Clipper vs. Limiter, soft and hard clipping

, Media players

Records, especially older records that were recorded and made before 1982, were much less likely to be mixed to make the record louder. They reproduce natural music with a natural dynamic range that is retained on the record and lost in most standard or high-definition digital formats.

Of course, there are exceptions here - listen to the recently released Steven Wilson album from MA Recordings or Reference Recordings, and you will hear how good it can be digital sound. But this is rare, most modern sound recordings are loud and compressed.

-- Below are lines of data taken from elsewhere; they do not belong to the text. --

File: src/rtl/bma_ctrl.sv
module bma_ctrl (
    input  logic           i_clk,
    input  logic           i_rst_n,
    input  logic           i_in_valid,
    output logic           o_in_ready,
    input  bma_pkg::t_stat i_stat,
    output bma_pkg::t_cmd  o_cmd
);

    typedef enum logic [3:0] {
        S_IDLE   = 4'b0001,
        S_UPDATE = 4'b0010,
        S_DIVIDE = 4'b0100,
        S_DONE   = 4'b1000
    } t_state;

    t_state r_state;
    t_state n_state;

    always_comb begin
        n_state    = r_state;
        o_in_ready = 1'b0;
        o_cmd      = '0;
        case (r_state)
            S_IDLE: begin
                o_in_ready   = 1'b1;
                o_cmd.accept = i_in_valid;
                if (i_in_valid) begin
                    n_state = S_UPDATE;
                end
            end
            S_UPDATE: begin
                o_cmd.update = 1'b1;
                n_state      = i_stat.produce ? S_DIVIDE : S_IDLE;
            end
            S_DIVIDE: begin
                o_cmd.div_step = 1'b1;
                if (i_stat.div_done) begin
                    n_state = S_DONE;
                end
            end
            S_DONE: begin
                o_cmd.load_out = i_stat.out_free;
                if (i_stat.out_free) begin
                    n_state = S_IDLE;
                end
            end
            default: begin
                n_state = S_IDLE;
            end
        endcase
    end

    always_ff @(posedge i_clk) begin
        if (!i_rst_n) begin
            r_state <= S_IDLE;
        end else begin
            r_state <= n_state;
        end
    end

endmodule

Music compression has come under a lot of criticism lately, but I'm willing to bet that almost all of your favorite recordings are compressed. Some of them less, some more, but still compressed. Dynamic range compression is a scapegoat that gets blamed for bad musical sounds, but highly compressed music is not a new trend: listen to Motown albums from the 60s. The same can be said for Led Zeppelin classics or younger Wilco and Radiohead albums. Dynamic range compression reduces the natural ratio between the loudest and the most quiet sound on the recording, so a whisper can be as loud as a scream. It's pretty hard to find pop music from the last 50 years that hasn't been compressed.

I recently had a nice chat with Tape Op magazine founder and editor Larry Crane about the good, bad, and "evil" aspects of compression. Larry Crane has worked with such bands and artists as Stefan Marcus, Cat Power, Sleater-Kinney, Jenny Lewis, M. Ward, The Go-Betweens, Jason Little, Eliot Smith, Quasi and Richmond Fontaine. He also runs the recording studio Jackpot! in Portland, Oregon, which has been home to The Breeders, The Decemberists, Eddie Vedder, Pavement, R.E.M., She & Him and many, many more.

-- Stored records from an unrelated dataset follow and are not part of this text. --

===== src/rtl/set_assoc_tag_store_lru_unit_macros.svh =====
// Assertion macros shared by the tag store RTL.
// No dependencies; include with the bare file name inside a module body.
`ifndef SET_ASSOC_TAG_STORE_LRU_UNIT_MACROS_SVH
`define SET_ASSOC_TAG_STORE_LRU_UNIT_MACROS_SVH

// Same-cycle implication, disabled while reset is held.
`define SATLRU_ASSERT_NOW(label, clk, rst_n, ante, cons, msg) \
    label: assert property (@(posedge clk) disable iff (!rst_n) (ante) |-> (cons)) \
        else $error(msg);

// Next-cycle implication, disabled while reset is held.
`define SATLRU_ASSERT_NEXT(label, clk, rst_n, ante, cons, msg) \
    label: assert property (@(posedge clk) disable iff (!rst_n) (ante) |=> (cons)) \
        else $error(msg);

`endif


===== src/rtl/satlru_ram.sv =====
// Generic single-write, single-read RAM with a registered read port.
// No dependencies.
module satlru_ram #(
    parameter int WIDTH = 8,
    parameter int DEPTH = 2
) (
    input  logic                     i_clk,
    input  logic                     i_we,
    input  logic [$clog2(DEPTH)-1:0] i_waddr,
    input  logic [WIDTH-1:0]         i_wdata,
    input  logic                     i_re,
    input  logic [$clog2(DEPTH)-1:0] i_raddr,
    output logic [WIDTH-1:0]         o_rdata
);

    logic [WIDTH-1:0] r_mem [DEPTH];
    logic [WIDTH-1:0] r_rdata;

    always_ff @(posedge i_clk) begin
        if (i_we) begin
            r_mem[i_waddr] <= i_wdata;
        end
        if (i_re) begin
            r_rdata <= r_mem[i_raddr];
        end
    end

    assign o_rdata = r_rdata;

endmodule


===== config.mk =====
export PLATFORM = sky130hd
export DESIGN_NAME = satlru_ram
export DESIGN_NICKNAME = d
export VERILOG_FILES = /design/src/rtl/set_assoc_tag_store_lru_unit_macros.svh /design/src/rtl/satlru_ram.sv
export SDC_FILE = /design/constraint.sdc
export NUM_CORES = 1
export LEC_CHECK = 0
export BUFFER_PORTS_ARGS = -buffer_cell sky130_fd_sc_hd__buf_2
export CAP_MARGIN = 10
export CORE_MARGIN = 4
export CORE_UTILIZATION = 45
export CTS_BUF_LIST = sky130_fd_sc_hd__clkbuf_4 sky130_fd_sc_hd__clkbuf_8
export DETAILED_ROUTE_END_ITERATION = 8
export PLACE_DENSITY = 0.69
export SLEW_MARGIN = 5
export SYNTH_ARGS = -nofsm -noshare
export SYNTH_HDL_FRONTEND = slang
export SYNTH_SLANG_ARGS = --single-unit

===== constraint.sdc =====
create_clock -name i_clk -period 2 [get_ports i_clk]
set_input_delay 0.5 -clock i_clk [delete_from_list [all_inputs] [get_ports i_clk]]
set_output_delay 0.5 -clock i_clk [all_outputs]
set_load 0.05 [all_outputs]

As an example of surprisingly stilted but still great songs, I cite Spoon's "They Want My Soul", released in 2014. Crane laughs and says he listens to it in the car because it sounds great there. Which brings us to yet another answer to why music is compressed: because the compression and extra "clarity" makes it easier to hear in noisy places.

Larry Crane at work. Photo by Jason Quigley

When people say they like the sound of an audio recording, I consider that they like the music, as if sound and music were inseparable terms. But for myself, I differentiate these concepts. From a music lover's point of view, the sound may be rough and raw, but that won't matter to most listeners.

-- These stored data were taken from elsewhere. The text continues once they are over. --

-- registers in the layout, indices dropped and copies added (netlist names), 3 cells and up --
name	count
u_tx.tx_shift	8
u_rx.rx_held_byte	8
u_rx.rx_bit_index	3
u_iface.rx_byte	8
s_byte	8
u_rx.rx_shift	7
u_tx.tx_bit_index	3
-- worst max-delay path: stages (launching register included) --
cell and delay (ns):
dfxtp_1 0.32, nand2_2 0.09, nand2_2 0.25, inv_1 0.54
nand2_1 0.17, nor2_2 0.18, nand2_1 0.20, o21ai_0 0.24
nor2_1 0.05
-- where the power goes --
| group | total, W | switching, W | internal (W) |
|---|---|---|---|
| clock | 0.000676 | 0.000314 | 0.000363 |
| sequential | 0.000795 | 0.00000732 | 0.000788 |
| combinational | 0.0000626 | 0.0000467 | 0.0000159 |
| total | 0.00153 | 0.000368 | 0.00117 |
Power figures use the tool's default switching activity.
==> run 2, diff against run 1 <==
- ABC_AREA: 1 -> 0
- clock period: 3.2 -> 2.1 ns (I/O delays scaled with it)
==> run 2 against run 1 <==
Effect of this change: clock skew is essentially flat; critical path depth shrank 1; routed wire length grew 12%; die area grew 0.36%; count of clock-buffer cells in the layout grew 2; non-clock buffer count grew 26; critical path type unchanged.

Many are in a hurry to accuse mastering engineers of abusing compression, but compression is applied directly during recording, during mixing, and only then during mastering. Unless you were personally present at each of these stages, you will not be able to tell how the instruments and vocals sounded at the very beginning of the process.

Crane was on fire: "If a musician wants to intentionally make the sound crazy and distorted like the Guided by Voices records, then there is nothing wrong with that - the desire always outweighs the quality of the sound." The performer's voice is almost always compressed, the same thing happens with bass, drums, guitars and synthesizers. With compression, the volume of the vocals is kept at right level throughout the song or stands out a little from the rest of the sounds.

Properly done compression can make drums sound more lively or intentionally strange. To make music sound great, you need to be able to use the necessary tools for this. That's why it takes years to figure out how to use compression and not overdo it. If the mix engineer compresses the guitar part too much, then the mastering engineer will no longer be able to fully restore the missing frequencies.

If musicians wanted you to listen to music that had not gone through the stages of mixing and mastering, then they would release it on store shelves straight from the studio. Crane says that the people who create, edit, mix and master music recordings are not there to get in the way of musicians - they have been helping performers from the very beginning, that is, for more than a hundred years.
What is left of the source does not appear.